SUPPLIED RECORDS:

$ cat config.mk
export PLATFORM = sky130hd
export DESIGN_NAME = host_io_top
export DESIGN_NICKNAME = d
export VERILOG_FILES = /design/src/hw/io_proto_pkg.sv /design/src/hw/io_regmap_pkg.sv /design/src/hw/spi_line_sync.sv /design/src/hw/spi_frame_rx.sv /design/src/hw/user_io_regs.sv /design/src/hw/core_cfg_regs.sv /design/src/hw/host_io_merge.sv /design/src/hw/host_io_top.sv
export SDC_FILE = /design/constraint.sdc
export NUM_CORES = 1
export LEC_CHECK = 0
export BUFFER_PORTS_ARGS = -buffer_cell sky130_fd_sc_hd__buf_2
export CORE_MARGIN = 3
export CORE_UTILIZATION = 35
export CTS_CLUSTER_SIZE = 20
export DETAILED_ROUTE_END_ITERATION = 16
export SLEW_MARGIN = 0
export SYNTH_ARGS = -nofsm -noshare
export SYNTH_HDL_FRONTEND = slang
export SYNTH_SLANG_ARGS = --single-unit
$ cat constraint.sdc
create_clock -name clk_28 -period 3.3 [get_ports clk_28]
set_input_delay 0.825 -clock clk_28 [delete_from_list [all_inputs] [get_ports clk_28]]
set_output_delay 0.825 -clock clk_28 [all_outputs]
set_load 0.1 [all_outputs]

WORK TASK: Work out how many lines in the listing above hold the word "constraint", and answer only with that number.

RESULT OF THIS EXERCISE: 2